Levy v. Blum
Decision Date | 26 September 2001 |
Docket Number | No. F035332.,F035332. |
Citation | 112 Cal.Rptr.2d 144,92 Cal.App.4th 625 |
Court | California Court of Appeals Court of Appeals |
Parties | Joseph W. LEVY et al., Plaintiffs and Respondents, v. Gerald H. BLUM, as Trustee, etc., Defendant and Appellant; Gibson, Dunn & Crutcher LLP, Objector and Appellant. |
This appeal challenges a trial court's $25,992 sanctions award under Code of Civil Procedure section 128.51 against Gerald H. Blum (Blum) and his attorney, Gibson, Dunn & Crutcher LLP (Gibson) (collectively appellants), in favor of Joseph W. Levy (Levy), and Bret Levy, Felicia Weston, and Jody Schlesinger (the Levy children) (collectively respondents).
After granting respondents' motion to enforce a settlement agreement that the parties had reached after a full day of negotiations, and which an attorney from Gibson had explicitly entered into the record before the trial court nearly nine months earlier, the trial court found that appellants' action of taking a position in "total disregard of the clear, unambiguous terms of the in-court settlement agreement" was frivolous and in bad faith. Appellants seek reversal contending the trial court erred in finding (1) section 128.5, not section 128.7, was the applicable sanctions statute, (2) then' actions were frivolous, and (3) the attorney fees and expenses sought were incurred as a result of their sanctionable conduct. Appellants further contend the trial court erred in awarding sanctions against Gibson personally, as well as against Blum, without prior notice.
We will find the court awarded sanctions under the appropriate statute, it did not abuse its discretion in finding that appellants' actions were frivolous, and that the amount awarded was incurred as a result of their sanctionable conduct. While we affirm the trial court's finding that Blum was given notice that sanctions were being sought against him, we will reverse the trial court's order awarding sanctions against Gibson because it was not given advance notice that sanctions were being sought against it personally.
Following Gertrude H. Klein's death on December 24, 1973, a testamentary trust was created pursuant to Klein's written will (the Klein trust). On January 2, 1974, the petition to admit Klein's will to probate was filed, and the will, creating the Klein trust, was admitted to probate on January 17, 1974. Pursuant to the will's terms, Klein designated Blum as the trustee of the trust, which contained 600 shares of E. Gottschalk & Co., Inc. stock. On February 6, 1979, a decree of final distribution of Klein's estate was filed, incorporating all of the terms of the Klein trust, including the appointment of Blum as trustee. Net income from the Klein trust was to be distributed equally between Levy and Blum. At the time of Blum's death, the trust's assets would be distributed equally, with one-half going to Levy or his offspring, and the other half to Blum's offspring.
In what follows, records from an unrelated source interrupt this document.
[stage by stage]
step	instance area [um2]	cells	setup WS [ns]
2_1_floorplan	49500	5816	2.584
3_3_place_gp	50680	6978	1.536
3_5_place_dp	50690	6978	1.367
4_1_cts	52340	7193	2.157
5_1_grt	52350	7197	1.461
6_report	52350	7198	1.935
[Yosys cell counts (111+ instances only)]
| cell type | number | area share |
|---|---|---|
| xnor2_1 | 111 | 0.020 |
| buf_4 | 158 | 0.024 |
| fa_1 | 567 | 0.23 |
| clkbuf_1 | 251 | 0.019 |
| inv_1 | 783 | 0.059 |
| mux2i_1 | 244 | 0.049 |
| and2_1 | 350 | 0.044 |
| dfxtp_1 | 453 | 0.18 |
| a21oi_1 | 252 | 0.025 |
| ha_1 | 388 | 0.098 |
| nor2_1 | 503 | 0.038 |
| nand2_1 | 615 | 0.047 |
`config.mk`:
```
export PLATFORM = sky130hd
export DESIGN_NAME = txo_output_stage
export DESIGN_NICKNAME = d
export VERILOG_FILES = /design/src/core/txo_pkg.sv /design/src/core/txo_output_stage.sv
export SDC_FILE = /design/constraint.sdc
export NUM_CORES = 2
export LEC_CHECK = 0
export BUFFER_PORTS_ARGS = -buffer_cell sky130_fd_sc_hd__buf_2
export CAP_MARGIN = 20
export CORE_MARGIN = 1
export CORE_UTILIZATION = 25
export CTS_CLUSTER_SIZE = 28
export DETAILED_ROUTE_END_ITERATION = 10
export GPL_ROUTABILITY_DRIVEN = 0
export HOLD_SLACK_MARGIN = 0.12
export PLACE_DENSITY = 0.43
export RECOVER_POWER = 100
export SLEW_MARGIN = 20
export SYNTH_ARGS = -nofsm -noshare
export SYNTH_HDL_FRONTEND = slang
export SYNTH_SLANG_ARGS = --single-unit
```
`constraint.sdc`:
```
create_clock -name sys_clk_i -period 23.2 [get_ports sys_clk_i]
set_clock_uncertainty 0.2 [all_clocks]
set_input_delay 1.16 -clock sys_clk_i [delete_from_list [all_inputs] [get_ports sys_clk_i]]
set_output_delay 1.16 -clock sys_clk_i [all_outputs]
set_load 0.1 [all_outputs]
```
On April 23, 1998, Levy filed his first of multiple petitions seeking to have the Klein trust divided into two separate trusts. Subsequently, Levy filed amended petitions on May 15, 1998, and June 25, 1998. The Levy children joined in the amended petition filed on June 25, 1998. Following Blum's objections to the June 25, 1998, petition, the trial court granted Levy leave to file a further amended petition. As a result, Levy filed a fourth petition on August 12,1998.
By this petition, Levy sought to divide the Klein trust to accommodate the different investment objectives of the trust's beneficiaries, and to commence an action for breach of trust against Blum. By that time, the Klein trust had grown through an exchange of the 600 shares of E. Gottschalk & Co., Inc.'s stock for shares of the newly formed Gottschalks Inc., at a ratio of 1,100 to 1, and a later stock split, to nearly one million shares of Gottschalks stock. The trust also consisted of tax-free municipal bonds purchased after the sale of some of the stock. Levy sought to enjoin Blum from committing a breach of trust by selling the Gottschalks stock held in the Klein trust. Alternatively, Levy sought to remove Blum as trustee. Blum and the Blum children, Ryan Blum and Derek Blum, objected to Levy's proposed division of the Klein trust, claiming that Levy's proposal would result in an unequal and non-pro rata division of the trust.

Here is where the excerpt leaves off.